|Abstract or Summary
- Many natural resources such as water and forests have become more intensively used in recent years. Often, this has made it necessary to reallocate these resources from less to more efficient productive usage. The knowledge of the existing tradeoffs between alternative uses are necessary to make reallocative decisions. However, these resources also have strong public property character and are not usually amendable to demand analysis to determine willingness to pay. When the "price" is institutionally set, the productivity measurement often must be based on direct production function estimation. For sectoral reallocation of resources, some aggregate productivity measures are required. Such measurements are feasible when aggregate production functions are estimated. The aggregate production functions are however beset with a host of difficulties arising from their aggregate nature. The resulting aggregation bias must be eliminated if any aggregate productivity measure is to be the basis of policy recommendation. The improvement of the results of aggregate productivity analysis hinges on the methods which reduce aggregation bias. There are two major conditions under which the aggregation bias is minimized or eliminated altogether. These conditions are a) relative prices are fixed amongst factors that are aggregated and/or b) the aggregated factors are weakly separable from others in an economic sense. The first condition relates to Hicks' Aggregation Theorem and the second to Leontief Separability. The latter condition appears to be directly relevant from the practical standpoint, since relative prices are seldom fixed amongst all aggregated factors. Thus the existence of valid aggregate input indices in an aggregate production scheme can be assured only when there exists separability between these inputs in each aggregate input indices. The present study attempts to test for separability amongst inputs going into wheat production using county level Oregon Census of Agriculture data.

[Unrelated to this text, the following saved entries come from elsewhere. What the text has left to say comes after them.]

--- src/hw/rtl/assert_macros.svh ---
// ---------------------------------------------------------------------------
// assert_macros.svh
// concurrent assertion helpers, empty when SYNTHESIS is defined
// ---------------------------------------------------------------------------
`ifndef ASSERT_MACROS_SVH
`define ASSERT_MACROS_SVH

`ifndef SYNTHESIS

`define ASSERT_IMPLIES(label, clk, rst_n, ante, cons) \
    label: assert property (@(posedge clk) disable iff (!rst_n) (ante) |-> (cons)) \
        else $error("assertion failed: label");

`define ASSERT_NEXT(label, clk, rst_n, ante, cons) \
    label: assert property (@(posedge clk) disable iff (!rst_n) (ante) |=> (cons)) \
        else $error("assertion failed: label");

`else

`define ASSERT_IMPLIES(label, clk, rst_n, ante, cons)

`define ASSERT_NEXT(label, clk, rst_n, ante, cons)

`endif

`endif

--- src/hw/rtl/mclc_pkg.sv ---
// ---------------------------------------------------------------------------
// mclc_pkg
// types and codes for the mosi coherence line controller
// ---------------------------------------------------------------------------
package mclc_pkg;

    typedef enum logic [2:0] {
        ST_I  = 3'd0,
        ST_S  = 3'd1,
        ST_O  = 3'd2,
        ST_M  = 3'd3,
        ST_IS = 3'd4,
        ST_IM = 3'd5,
        ST_SM = 3'd6,
        ST_OM = 3'd7
    } t_state;

    typedef enum logic [2:0] {
        ACT_LOAD  = 3'd0,
        ACT_STORE = 3'd1,
        ACT_GETS  = 3'd2,
        ACT_GETM  = 3'd3,
        ACT_DATA  = 3'd4
    } t_action;

    typedef enum logic [1:0] {
        BUS_NONE = 2'd0,
        BUS_GETS = 2'd1,
        BUS_GETM = 2'd2
    } t_bus;

    typedef enum logic [1:0] {
        ERR_OK      = 2'd0,
        ERR_PENDING = 2'd1,
        ERR_DATA    = 2'd2
    } t_err;

    localparam int unsigned ACTION_W = 3;
    localparam int unsigned STATE_W  = 3;

endpackage

--- src/hw/rtl/mosi_coherence_line_controller_unit.sv ---
// ---------------------------------------------------------------------------
// mosi_coherence_line_controller_unit
// one cache line controller, snooping mosi protocol with transient states
// ---------------------------------------------------------------------------
// the result is registered in the output register, or in the skid on a stall
// throughput: one item per cycle while the skid is empty, limited by the single
// line state register; a two-entry output (result register plus skid) keeps
// input ready after the output stalls, until an item fills the skid
// reset: synchronous active low, line state to I, output and skid empty
// ---------------------------------------------------------------------------
`include "assert_macros.svh"

module mosi_coherence_line_controller_unit #(
    parameter int unsigned ADDRESS_BITS   = 32,
    parameter int unsigned MODULE_ID_BITS = 4
) (
    input  logic                  i_clk,
    input  logic                  i_rst_n,
    input  logic                  i_s_tvalid,
    output logic                  o_s_tready,
    // address, requester_id
    input  logic [((ADDRESS_BITS + MODULE_ID_BITS + 7) / 8) * 8 - 1:0] i_s_tdata,
    // action
    input  logic [2:0]            i_s_tuser,
    output logic                  o_m_tvalid,
    input  logic                  i_m_tready,
    // bus_request, data_to_processor, data_on_bus, destination_id,
    // address_out, miss, error_code, line_state
    output logic [((MODULE_ID_BITS + ADDRESS_BITS + 17) / 8) * 8 - 1:0] o_m_tdata
);

    localparam int unsigned IN_W       = ADDRESS_BITS + MODULE_ID_BITS;
    localparam int unsigned OUT_W      = 2 + 1 + 1 + MODULE_ID_BITS + ADDRESS_BITS + 1 + 2 + 3;
    localparam int unsigned OUT_DATA_W = ((OUT_W + 7) / 8) * 8;

    logic [ADDRESS_BITS-1:0]   w_addr;
    logic [MODULE_ID_BITS-1:0] w_rid;
    logic [2:0]                w_action;

    mclc_pkg::t_state r_state;
    mclc_pkg::t_state n_state;
    mclc_pkg::t_bus   w_bus;
    mclc_pkg::t_err   w_err;
    logic             w_to_proc;
    logic             w_on_bus;
    logic             w_miss;
    logic [OUT_W-1:0] w_result;

    logic             r_out_valid;
    logic [OUT_W-1:0] r_out_data;
    logic             r_skid_valid;
    logic [OUT_W-1:0] r_skid_data;
    logic             w_accept;

    assign w_addr   = i_s_tdata[ADDRESS_BITS-1:0];
    assign w_rid    = i_s_tdata[IN_W-1:ADDRESS_BITS];
    assign w_action = i_s_tuser;

    assign o_s_tready = !r_skid_valid;
    assign w_accept   = i_s_tvalid && o_s_tready;

    always_comb begin
        n_state   = r_state;
        w_bus     = mclc_pkg::BUS_NONE;
        w_err     = mclc_pkg::ERR_OK;
        w_to_proc = 1'b0;
        w_on_bus  = 1'b0;
        w_miss    = 1'b0;
        if (w_action == mclc_pkg::ACT_LOAD || w_action == mclc_pkg::ACT_STORE) begin
            case (r_state)
                mclc_pkg::ST_I: begin
                    w_miss = 1'b1;
                    if (w_action == mclc_pkg::ACT_STORE) begin
                        w_bus   = mclc_pkg::BUS_GETM;
                        n_state = mclc_pkg::ST_IM;
                    end else begin
                        w_bus   = mclc_pkg::BUS_GETS;
                        n_state = mclc_pkg::ST_IS;
                    end
                end
                mclc_pkg::ST_S, mclc_pkg::ST_O: begin
                    if (w_action == mclc_pkg::ACT_STORE) begin
                        w_bus   = mclc_pkg::BUS_GETM;
                        w_miss  = 1'b1;
                        n_state = (r_state == mclc_pkg::ST_S) ? mclc_pkg::ST_SM
                                                              : mclc_pkg::ST_OM;
                    end else begin
                        w_to_proc = 1'b1;
                    end
                end
                mclc_pkg::ST_M: begin
                    w_to_proc = 1'b1;
                end
                default: begin
                    w_err = mclc_pkg::ERR_PENDING;
                end
            endcase
        end else if (w_action == mclc_pkg::ACT_GETS || w_action == mclc_pkg::ACT_GETM) begin
            case (r_state)
                mclc_pkg::ST_S: begin
                    if (w_action == mclc_pkg::ACT_GETM) n_state = mclc_pkg::ST_I;
                end
                mclc_pkg::ST_O: begin
                    w_on_bus = 1'b1;
                    if (w_action == mclc_pkg::ACT_GETM) n_state = mclc_pkg::ST_I;
                end
                mclc_pkg::ST_M: begin
                    w_on_bus = 1'b1;
                    n_state  = (w_action == mclc_pkg::ACT_GETM) ? mclc_pkg::ST_I
                                                                : mclc_pkg::ST_O;
                end
                mclc_pkg::ST_OM: begin
                    w_on_bus = 1'b1;
                    if (w_action == mclc_pkg::ACT_GETM) n_state = mclc_pkg::ST_IM;
                end
                default: begin
                end
            endcase
        end else if (w_action == mclc_pkg::ACT_DATA) begin
            case (r_state)
                mclc_pkg::ST_S, mclc_pkg::ST_O, mclc_pkg::ST_M: begin
                    w_err = mclc_pkg::ERR_DATA;
                end
                mclc_pkg::ST_IS: begin
                    w_to_proc = 1'b1;
                    n_state   = mclc_pkg::ST_S;
                end
                mclc_pkg::ST_IM, mclc_pkg::ST_SM, mclc_pkg::ST_OM: begin
                    w_to_proc = 1'b1;
                    n_state   = mclc_pkg::ST_M;
                end
                default: begin
                end
            endcase
        end
    end

    always_comb begin
        w_result = {
            n_state,
            w_err,
            w_miss,
            (w_bus != mclc_pkg::BUS_NONE || w_to_proc || w_on_bus) ? w_addr
                                                                    : {ADDRESS_BITS{1'b0}},
            w_on_bus ? w_rid : {MODULE_ID_BITS{1'b0}},
            w_on_bus,
            w_to_proc,
            w_bus
        };
    end

    always_ff @(posedge i_clk) begin
        if (!i_rst_n) begin
            r_state <= mclc_pkg::ST_I;
        end else if (w_accept) begin
            r_state <= n_state;
        end
    end

    always_ff @(posedge i_clk) begin
        if (!i_rst_n) begin
            r_out_valid  <= 1'b0;
            r_skid_valid <= 1'b0;
        end else if (!r_out_valid || i_m_tready) begin
            if (r_skid_valid) begin
                r_out_valid  <= 1'b1;
                r_skid_valid <= 1'b0;
            end else begin
                r_out_valid  <= w_accept;
            end
        end else if (w_accept) begin
            r_skid_valid <= 1'b1;
        end
    end

    always_ff @(posedge i_clk) begin
        if (!r_out_valid || i_m_tready) begin
            r_out_data <= r_skid_valid ? r_skid_data : w_result;
        end else if (w_accept) begin
            r_skid_data <= w_result;
        end
    end

    assign o_m_tvalid = r_out_valid;
    assign o_m_tdata  = OUT_DATA_W'(r_out_data);

    // skid only fills behind a stalled result
    `ASSERT_IMPLIES(a_skid_behind_out, i_clk, i_rst_n, r_skid_valid, r_out_valid)
    // an error leaves the line state alone
    `ASSERT_NEXT(a_err_keeps_state, i_clk, i_rst_n,
        w_accept && w_err != mclc_pkg::ERR_OK, r_state == $past(r_state))
    // an error result carries no bus or processor action
    `ASSERT_IMPLIES(a_err_no_action, i_clk, i_rst_n,
        w_err != mclc_pkg::ERR_OK,
        w_bus == mclc_pkg::BUS_NONE && !w_to_proc && !w_on_bus && !w_miss)
    // a stalled result holds until taken
    `ASSERT_NEXT(a_out_holds, i_clk, i_rst_n,
        r_out_valid && !i_m_tready, r_out_valid && $stable(r_out_data))

endmodule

There is strong empirical evidence of weak separability amongst the biological process inputs such as fertilizer and the husbandry process inputs such as capital and irrigation service. And furthermore, a
weather variable, rain, is found to be separable from both biological and husbandry process inputs. The tests were conducted utilizing the TRANSLOG type second order Taylor approximation to a general functional
form. The separabilities imply various linear and nonlinear restrictions on the estimated coefficients of the translog function; and these restrictions were tested in conjunction with the usual F-distributed statistics of linear and non-linear restrictions on quadratic expressions. The results from linear restrictions were however ambiguous between inseparabilities among fertilizer and irrigation and among capital and irrigation. Similarly, for nonlinear restrictions, ambigueity resulted between inseparability amongst capital and fertilizer and capital and irrigation. However, in both cases inseparability amongst capital and irrigation does marginally better in terms of the sum of the squared error terms. A logarithmic cubic approximation function was used to test for Sadan's perfect process complimentarity between biological and husbandry processes. This test using quadratic approximation models was rejected. However, the strongest evidence from the cubic approximation model was that the model with inseparability amongst capital and irrigation is the only one consistent with Sadan type high process complimentarity. Thus the implication is that, at the micro-level biological and husbandry process functions are valid because of Sadan's perfect process complimentarity, and,at the macro-level, wheat production function can be defined for aggregate inputs of capital and irrigation service, and fertilizer, precipitation, etc. In conclusion, the results appear to be supportive of the lay notion that wheat production consists of biological and the husbandry processes which are highly complementary to each other.